→ Work instructions
Quote exactly and only this range of lines in the data below: the line that holds "worst max-delay path: -0.06" to the line that holds "logic | 1.17 | 0.925", both included.

→ Entries shown
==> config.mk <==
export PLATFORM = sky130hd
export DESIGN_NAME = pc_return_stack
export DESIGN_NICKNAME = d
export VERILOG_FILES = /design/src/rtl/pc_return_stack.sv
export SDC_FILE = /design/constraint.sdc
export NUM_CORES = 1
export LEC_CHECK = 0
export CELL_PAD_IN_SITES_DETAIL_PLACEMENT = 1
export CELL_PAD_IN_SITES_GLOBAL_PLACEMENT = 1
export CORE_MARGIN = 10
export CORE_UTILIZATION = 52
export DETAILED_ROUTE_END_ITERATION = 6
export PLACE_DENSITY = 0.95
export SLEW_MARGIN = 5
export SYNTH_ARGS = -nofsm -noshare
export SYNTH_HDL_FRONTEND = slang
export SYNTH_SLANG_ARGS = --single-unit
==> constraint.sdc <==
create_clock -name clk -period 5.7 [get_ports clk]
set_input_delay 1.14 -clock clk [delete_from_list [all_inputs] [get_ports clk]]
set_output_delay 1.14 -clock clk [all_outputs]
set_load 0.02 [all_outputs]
* * *
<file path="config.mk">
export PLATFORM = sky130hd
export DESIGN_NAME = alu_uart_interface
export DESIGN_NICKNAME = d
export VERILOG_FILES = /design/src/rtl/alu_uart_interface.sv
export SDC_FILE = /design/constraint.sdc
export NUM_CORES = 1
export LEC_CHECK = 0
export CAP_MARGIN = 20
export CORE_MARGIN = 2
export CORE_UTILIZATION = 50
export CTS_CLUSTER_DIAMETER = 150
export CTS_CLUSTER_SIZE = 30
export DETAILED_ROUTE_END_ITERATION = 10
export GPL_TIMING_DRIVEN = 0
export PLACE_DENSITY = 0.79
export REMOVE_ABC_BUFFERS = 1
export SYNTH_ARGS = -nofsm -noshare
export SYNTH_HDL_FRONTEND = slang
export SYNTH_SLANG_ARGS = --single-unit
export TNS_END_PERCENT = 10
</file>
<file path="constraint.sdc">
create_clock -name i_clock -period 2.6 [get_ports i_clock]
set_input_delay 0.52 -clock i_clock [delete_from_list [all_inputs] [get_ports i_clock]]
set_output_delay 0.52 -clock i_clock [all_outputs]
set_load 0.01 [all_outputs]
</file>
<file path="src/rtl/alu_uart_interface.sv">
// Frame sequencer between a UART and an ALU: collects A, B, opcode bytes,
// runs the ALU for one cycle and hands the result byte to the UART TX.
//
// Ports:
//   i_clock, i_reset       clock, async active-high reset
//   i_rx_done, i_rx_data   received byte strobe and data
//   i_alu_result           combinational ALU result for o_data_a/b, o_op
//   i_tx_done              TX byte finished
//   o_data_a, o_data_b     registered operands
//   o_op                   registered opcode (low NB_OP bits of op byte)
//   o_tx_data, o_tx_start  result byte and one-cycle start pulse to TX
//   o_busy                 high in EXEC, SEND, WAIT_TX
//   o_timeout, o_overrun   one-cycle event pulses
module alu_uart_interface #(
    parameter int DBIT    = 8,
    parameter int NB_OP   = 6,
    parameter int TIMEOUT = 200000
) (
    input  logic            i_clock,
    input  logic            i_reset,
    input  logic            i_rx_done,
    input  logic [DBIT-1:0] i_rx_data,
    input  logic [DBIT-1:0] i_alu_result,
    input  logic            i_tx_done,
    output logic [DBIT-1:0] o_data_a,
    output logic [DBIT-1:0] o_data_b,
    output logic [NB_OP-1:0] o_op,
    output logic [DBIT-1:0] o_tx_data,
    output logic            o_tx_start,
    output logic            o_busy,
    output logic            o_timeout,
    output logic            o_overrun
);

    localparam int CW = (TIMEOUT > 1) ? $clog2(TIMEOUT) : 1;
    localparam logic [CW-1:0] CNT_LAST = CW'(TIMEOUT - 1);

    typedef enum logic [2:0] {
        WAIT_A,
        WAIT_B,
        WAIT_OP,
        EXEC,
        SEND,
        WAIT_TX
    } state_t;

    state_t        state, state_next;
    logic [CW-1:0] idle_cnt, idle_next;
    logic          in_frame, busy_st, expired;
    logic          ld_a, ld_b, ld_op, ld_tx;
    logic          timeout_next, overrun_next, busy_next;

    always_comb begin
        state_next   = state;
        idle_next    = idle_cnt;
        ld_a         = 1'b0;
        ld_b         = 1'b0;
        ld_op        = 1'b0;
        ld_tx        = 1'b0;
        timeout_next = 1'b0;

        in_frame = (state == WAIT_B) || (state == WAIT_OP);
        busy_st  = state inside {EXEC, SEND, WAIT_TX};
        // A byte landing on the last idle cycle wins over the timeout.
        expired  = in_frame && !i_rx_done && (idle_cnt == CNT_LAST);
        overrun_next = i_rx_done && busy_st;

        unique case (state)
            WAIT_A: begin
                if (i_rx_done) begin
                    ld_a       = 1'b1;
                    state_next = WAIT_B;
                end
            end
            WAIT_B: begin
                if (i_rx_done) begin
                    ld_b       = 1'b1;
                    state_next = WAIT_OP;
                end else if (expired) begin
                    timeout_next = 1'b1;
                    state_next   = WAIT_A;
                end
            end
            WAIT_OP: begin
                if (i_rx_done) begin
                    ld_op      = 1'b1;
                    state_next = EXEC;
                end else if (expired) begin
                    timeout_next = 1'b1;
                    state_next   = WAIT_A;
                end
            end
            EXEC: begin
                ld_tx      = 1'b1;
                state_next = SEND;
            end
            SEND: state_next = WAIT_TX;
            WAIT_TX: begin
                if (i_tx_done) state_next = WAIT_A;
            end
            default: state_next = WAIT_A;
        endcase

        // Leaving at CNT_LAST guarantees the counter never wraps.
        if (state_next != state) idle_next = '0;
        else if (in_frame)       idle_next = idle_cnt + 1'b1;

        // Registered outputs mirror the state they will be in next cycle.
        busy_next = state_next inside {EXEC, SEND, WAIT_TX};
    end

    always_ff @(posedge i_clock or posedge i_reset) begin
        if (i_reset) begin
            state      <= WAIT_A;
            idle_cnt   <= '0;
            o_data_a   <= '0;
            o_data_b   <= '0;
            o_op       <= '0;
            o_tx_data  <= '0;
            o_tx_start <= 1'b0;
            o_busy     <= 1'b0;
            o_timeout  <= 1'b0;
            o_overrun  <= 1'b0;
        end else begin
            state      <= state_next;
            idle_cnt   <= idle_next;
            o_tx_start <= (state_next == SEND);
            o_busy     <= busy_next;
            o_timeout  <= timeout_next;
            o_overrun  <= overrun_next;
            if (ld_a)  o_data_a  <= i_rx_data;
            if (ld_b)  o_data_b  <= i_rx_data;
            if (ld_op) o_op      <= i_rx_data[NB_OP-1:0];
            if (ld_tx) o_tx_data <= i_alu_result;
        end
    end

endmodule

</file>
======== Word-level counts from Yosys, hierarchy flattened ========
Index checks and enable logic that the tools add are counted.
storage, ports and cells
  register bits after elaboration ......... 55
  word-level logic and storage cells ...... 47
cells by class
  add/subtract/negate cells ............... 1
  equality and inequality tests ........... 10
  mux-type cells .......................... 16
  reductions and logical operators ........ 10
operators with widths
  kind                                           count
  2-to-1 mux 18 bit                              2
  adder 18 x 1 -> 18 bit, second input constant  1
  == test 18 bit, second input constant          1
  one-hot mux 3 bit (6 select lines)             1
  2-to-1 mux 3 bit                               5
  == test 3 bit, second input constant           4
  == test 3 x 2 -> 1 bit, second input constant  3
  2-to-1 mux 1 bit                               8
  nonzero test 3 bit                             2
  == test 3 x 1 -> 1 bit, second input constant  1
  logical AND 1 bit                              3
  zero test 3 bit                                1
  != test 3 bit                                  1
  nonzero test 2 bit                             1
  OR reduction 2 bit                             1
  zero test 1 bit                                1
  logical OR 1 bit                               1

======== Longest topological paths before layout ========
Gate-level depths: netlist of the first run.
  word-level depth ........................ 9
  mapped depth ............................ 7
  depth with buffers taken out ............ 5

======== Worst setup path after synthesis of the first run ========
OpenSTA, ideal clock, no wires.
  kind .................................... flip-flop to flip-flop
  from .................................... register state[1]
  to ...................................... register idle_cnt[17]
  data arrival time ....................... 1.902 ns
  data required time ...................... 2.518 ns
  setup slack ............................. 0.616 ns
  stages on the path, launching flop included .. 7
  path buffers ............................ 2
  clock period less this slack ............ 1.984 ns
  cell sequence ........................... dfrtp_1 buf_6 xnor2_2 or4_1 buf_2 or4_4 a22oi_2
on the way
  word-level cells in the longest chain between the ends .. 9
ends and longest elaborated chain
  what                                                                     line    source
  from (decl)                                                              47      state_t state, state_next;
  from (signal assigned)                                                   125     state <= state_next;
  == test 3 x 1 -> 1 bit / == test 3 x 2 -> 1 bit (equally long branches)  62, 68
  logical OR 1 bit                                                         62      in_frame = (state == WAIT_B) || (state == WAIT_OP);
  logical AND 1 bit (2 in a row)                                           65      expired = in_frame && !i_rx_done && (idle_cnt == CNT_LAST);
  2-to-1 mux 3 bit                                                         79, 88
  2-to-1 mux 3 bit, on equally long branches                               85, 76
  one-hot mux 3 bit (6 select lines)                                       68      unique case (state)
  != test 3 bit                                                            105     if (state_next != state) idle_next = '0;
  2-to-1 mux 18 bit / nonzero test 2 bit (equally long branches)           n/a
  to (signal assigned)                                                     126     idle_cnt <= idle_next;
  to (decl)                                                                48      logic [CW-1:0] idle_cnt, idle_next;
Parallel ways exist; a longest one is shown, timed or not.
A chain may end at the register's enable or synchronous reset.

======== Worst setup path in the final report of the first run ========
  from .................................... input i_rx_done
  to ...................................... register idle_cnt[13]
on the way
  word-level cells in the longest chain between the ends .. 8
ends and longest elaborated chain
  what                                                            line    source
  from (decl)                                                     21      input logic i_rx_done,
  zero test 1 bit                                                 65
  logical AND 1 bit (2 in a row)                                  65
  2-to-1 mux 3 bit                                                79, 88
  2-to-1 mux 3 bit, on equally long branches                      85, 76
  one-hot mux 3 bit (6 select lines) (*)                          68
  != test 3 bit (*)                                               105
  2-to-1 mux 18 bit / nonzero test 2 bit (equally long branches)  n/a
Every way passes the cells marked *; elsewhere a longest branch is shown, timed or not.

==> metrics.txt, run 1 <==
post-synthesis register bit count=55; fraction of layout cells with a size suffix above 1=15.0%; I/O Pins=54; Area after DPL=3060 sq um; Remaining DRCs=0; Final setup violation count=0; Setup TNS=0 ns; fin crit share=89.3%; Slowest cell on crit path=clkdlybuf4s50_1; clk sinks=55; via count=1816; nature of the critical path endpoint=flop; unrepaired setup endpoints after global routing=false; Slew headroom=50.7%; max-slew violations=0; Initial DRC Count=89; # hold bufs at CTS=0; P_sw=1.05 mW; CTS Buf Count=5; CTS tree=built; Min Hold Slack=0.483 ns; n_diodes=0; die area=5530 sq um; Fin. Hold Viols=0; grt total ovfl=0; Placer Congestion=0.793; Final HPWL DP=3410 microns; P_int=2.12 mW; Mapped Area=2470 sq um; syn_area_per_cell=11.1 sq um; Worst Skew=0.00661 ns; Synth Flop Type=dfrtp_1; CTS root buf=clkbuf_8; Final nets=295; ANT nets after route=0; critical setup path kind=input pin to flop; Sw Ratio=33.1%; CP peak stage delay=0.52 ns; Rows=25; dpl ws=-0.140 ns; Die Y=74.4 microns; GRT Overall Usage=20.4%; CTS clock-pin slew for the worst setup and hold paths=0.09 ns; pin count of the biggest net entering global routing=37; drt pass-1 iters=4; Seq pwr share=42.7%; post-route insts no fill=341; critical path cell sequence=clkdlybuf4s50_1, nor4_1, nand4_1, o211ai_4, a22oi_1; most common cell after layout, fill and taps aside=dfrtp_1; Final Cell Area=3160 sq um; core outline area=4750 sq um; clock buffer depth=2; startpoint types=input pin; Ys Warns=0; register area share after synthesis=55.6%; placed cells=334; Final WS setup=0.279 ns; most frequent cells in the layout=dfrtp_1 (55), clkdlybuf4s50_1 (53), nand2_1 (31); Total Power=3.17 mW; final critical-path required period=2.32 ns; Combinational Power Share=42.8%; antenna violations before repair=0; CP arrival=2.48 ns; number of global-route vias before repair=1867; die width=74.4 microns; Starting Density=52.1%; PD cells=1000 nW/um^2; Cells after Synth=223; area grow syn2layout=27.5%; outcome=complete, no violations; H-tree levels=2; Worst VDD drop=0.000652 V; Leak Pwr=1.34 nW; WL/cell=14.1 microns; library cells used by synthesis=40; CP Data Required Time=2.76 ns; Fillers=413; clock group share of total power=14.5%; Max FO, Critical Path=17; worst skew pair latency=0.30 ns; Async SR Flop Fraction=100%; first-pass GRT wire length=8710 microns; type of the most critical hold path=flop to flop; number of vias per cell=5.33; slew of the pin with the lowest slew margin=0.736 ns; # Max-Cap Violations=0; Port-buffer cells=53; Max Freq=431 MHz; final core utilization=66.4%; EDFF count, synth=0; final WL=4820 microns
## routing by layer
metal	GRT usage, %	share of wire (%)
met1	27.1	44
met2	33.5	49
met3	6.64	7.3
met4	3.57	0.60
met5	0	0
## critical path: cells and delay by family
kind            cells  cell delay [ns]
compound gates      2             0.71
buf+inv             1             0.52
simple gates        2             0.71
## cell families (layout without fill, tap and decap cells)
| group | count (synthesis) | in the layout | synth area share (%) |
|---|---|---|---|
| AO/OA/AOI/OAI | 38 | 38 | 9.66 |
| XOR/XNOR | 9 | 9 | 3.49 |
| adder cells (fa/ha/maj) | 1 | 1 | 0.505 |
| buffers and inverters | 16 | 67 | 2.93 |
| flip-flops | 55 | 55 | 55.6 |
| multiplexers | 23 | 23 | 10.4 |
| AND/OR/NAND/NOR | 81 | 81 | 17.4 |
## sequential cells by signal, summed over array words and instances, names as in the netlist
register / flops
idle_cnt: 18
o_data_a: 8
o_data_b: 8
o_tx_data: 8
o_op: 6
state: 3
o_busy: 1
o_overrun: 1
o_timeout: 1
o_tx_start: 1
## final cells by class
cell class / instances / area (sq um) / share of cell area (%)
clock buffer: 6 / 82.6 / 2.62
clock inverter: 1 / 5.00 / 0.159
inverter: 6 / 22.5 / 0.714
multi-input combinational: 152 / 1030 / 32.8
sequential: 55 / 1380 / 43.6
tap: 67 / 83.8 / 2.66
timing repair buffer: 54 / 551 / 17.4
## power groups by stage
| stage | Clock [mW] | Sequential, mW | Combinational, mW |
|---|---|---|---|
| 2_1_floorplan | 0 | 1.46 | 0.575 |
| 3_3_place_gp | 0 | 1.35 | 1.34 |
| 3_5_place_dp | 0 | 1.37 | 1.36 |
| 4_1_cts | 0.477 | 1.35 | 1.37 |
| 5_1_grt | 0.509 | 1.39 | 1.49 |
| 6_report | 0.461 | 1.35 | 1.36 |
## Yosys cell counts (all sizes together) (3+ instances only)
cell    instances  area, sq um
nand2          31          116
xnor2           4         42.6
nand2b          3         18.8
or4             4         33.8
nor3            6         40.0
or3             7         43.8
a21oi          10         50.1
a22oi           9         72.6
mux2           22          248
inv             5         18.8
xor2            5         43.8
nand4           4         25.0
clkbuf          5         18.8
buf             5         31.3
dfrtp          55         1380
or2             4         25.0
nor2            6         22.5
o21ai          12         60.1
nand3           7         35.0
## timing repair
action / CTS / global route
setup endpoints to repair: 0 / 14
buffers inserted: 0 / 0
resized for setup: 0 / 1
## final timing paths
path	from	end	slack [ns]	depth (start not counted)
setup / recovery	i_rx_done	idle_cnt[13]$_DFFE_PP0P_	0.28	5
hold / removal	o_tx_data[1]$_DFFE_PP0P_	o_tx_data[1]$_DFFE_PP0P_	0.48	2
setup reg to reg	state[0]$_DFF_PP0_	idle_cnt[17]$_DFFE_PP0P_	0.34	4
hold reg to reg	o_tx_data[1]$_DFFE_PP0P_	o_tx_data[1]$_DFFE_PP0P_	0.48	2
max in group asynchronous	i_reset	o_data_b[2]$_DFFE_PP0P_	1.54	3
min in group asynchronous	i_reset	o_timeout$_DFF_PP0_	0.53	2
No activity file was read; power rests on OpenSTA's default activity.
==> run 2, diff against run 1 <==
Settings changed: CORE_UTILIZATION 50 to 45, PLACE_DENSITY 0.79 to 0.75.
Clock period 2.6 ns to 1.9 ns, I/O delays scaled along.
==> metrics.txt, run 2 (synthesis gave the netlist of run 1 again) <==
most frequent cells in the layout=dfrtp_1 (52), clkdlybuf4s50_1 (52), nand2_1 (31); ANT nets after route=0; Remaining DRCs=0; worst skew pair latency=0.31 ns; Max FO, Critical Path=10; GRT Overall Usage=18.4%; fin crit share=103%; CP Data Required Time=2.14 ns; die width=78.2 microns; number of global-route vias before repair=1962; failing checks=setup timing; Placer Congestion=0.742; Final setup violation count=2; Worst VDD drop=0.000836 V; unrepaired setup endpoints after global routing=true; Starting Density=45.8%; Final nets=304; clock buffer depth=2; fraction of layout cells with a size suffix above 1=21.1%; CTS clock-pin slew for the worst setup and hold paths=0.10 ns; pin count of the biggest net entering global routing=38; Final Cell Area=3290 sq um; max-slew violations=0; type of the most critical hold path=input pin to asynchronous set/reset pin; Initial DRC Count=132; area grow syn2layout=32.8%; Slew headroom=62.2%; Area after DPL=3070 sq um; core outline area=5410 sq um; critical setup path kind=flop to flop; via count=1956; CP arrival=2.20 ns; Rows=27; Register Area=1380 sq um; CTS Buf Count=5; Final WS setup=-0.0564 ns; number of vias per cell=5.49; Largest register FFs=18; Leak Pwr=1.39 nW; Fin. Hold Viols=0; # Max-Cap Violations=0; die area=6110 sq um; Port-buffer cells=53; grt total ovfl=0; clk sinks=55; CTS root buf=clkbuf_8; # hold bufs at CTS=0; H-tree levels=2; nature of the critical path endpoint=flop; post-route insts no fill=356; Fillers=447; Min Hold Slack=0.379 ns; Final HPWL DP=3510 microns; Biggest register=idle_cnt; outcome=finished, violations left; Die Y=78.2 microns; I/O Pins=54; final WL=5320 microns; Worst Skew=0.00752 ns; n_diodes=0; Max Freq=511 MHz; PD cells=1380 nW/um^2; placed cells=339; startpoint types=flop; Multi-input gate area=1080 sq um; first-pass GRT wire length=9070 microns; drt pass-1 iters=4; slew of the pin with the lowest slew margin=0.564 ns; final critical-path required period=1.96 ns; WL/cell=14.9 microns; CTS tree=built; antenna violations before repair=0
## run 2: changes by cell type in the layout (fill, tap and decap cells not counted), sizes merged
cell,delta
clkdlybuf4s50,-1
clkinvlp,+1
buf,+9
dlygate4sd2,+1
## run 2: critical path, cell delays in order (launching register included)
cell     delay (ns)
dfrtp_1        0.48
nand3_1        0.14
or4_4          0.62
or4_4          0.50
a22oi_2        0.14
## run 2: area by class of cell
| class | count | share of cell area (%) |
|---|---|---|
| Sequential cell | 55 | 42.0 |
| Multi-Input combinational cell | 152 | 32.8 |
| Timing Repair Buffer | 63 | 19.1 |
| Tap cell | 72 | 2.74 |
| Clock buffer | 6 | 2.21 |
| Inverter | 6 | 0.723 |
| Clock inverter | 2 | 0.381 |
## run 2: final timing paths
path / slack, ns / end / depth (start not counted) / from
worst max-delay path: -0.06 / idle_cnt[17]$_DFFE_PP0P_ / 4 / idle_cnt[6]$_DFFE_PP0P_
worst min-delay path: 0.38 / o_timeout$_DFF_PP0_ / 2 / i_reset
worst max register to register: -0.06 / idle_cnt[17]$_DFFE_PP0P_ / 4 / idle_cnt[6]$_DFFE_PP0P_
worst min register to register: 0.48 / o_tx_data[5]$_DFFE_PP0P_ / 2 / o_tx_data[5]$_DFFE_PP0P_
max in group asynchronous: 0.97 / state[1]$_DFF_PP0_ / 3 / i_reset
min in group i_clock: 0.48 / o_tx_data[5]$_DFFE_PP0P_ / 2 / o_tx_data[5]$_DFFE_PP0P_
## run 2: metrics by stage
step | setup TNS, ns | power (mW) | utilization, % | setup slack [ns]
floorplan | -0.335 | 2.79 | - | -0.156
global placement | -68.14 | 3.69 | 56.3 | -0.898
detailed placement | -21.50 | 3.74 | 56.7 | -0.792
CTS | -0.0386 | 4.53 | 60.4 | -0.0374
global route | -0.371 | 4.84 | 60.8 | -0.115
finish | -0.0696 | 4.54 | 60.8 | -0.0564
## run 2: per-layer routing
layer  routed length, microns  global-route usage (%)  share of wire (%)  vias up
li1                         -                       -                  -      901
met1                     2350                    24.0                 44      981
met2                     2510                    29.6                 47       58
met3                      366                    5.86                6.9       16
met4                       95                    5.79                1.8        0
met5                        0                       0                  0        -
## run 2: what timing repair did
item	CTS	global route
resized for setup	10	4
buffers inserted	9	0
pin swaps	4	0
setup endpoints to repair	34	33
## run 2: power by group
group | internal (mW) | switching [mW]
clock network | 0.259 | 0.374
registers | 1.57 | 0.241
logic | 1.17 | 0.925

→ Output of the exercise
worst max-delay path: -0.06 / idle_cnt[17]$_DFFE_PP0P_ / 4 / idle_cnt[6]$_DFFE_PP0P_
worst min-delay path: 0.38 / o_timeout$_DFF_PP0_ / 2 / i_reset
worst max register to register: -0.06 / idle_cnt[17]$_DFFE_PP0P_ / 4 / idle_cnt[6]$_DFFE_PP0P_
worst min register to register: 0.48 / o_tx_data[5]$_DFFE_PP0P_ / 2 / o_tx_data[5]$_DFFE_PP0P_
max in group asynchronous: 0.97 / state[1]$_DFF_PP0_ / 3 / i_reset
min in group i_clock: 0.48 / o_tx_data[5]$_DFFE_PP0P_ / 2 / o_tx_data[5]$_DFFE_PP0P_
## run 2: metrics by stage
step | setup TNS, ns | power (mW) | utilization, % | setup slack [ns]
floorplan | -0.335 | 2.79 | - | -0.156
global placement | -68.14 | 3.69 | 56.3 | -0.898
detailed placement | -21.50 | 3.74 | 56.7 | -0.792
CTS | -0.0386 | 4.53 | 60.4 | -0.0374
global route | -0.371 | 4.84 | 60.8 | -0.115
finish | -0.0696 | 4.54 | 60.8 | -0.0564
## run 2: per-layer routing
layer  routed length, microns  global-route usage (%)  share of wire (%)  vias up
li1                         -                       -                  -      901
met1                     2350                    24.0                 44      981
met2                     2510                    29.6                 47       58
met3                      366                    5.86                6.9       16
met4                       95                    5.79                1.8        0
met5                        0                       0                  0        -
## run 2: what timing repair did
item	CTS	global route
resized for setup	10	4
buffers inserted	9	0
pin swaps	4	0
setup endpoints to repair	34	33
## run 2: power by group
group | internal (mW) | switching [mW]
clock network | 0.259 | 0.374
registers | 1.57 | 0.241
logic | 1.17 | 0.925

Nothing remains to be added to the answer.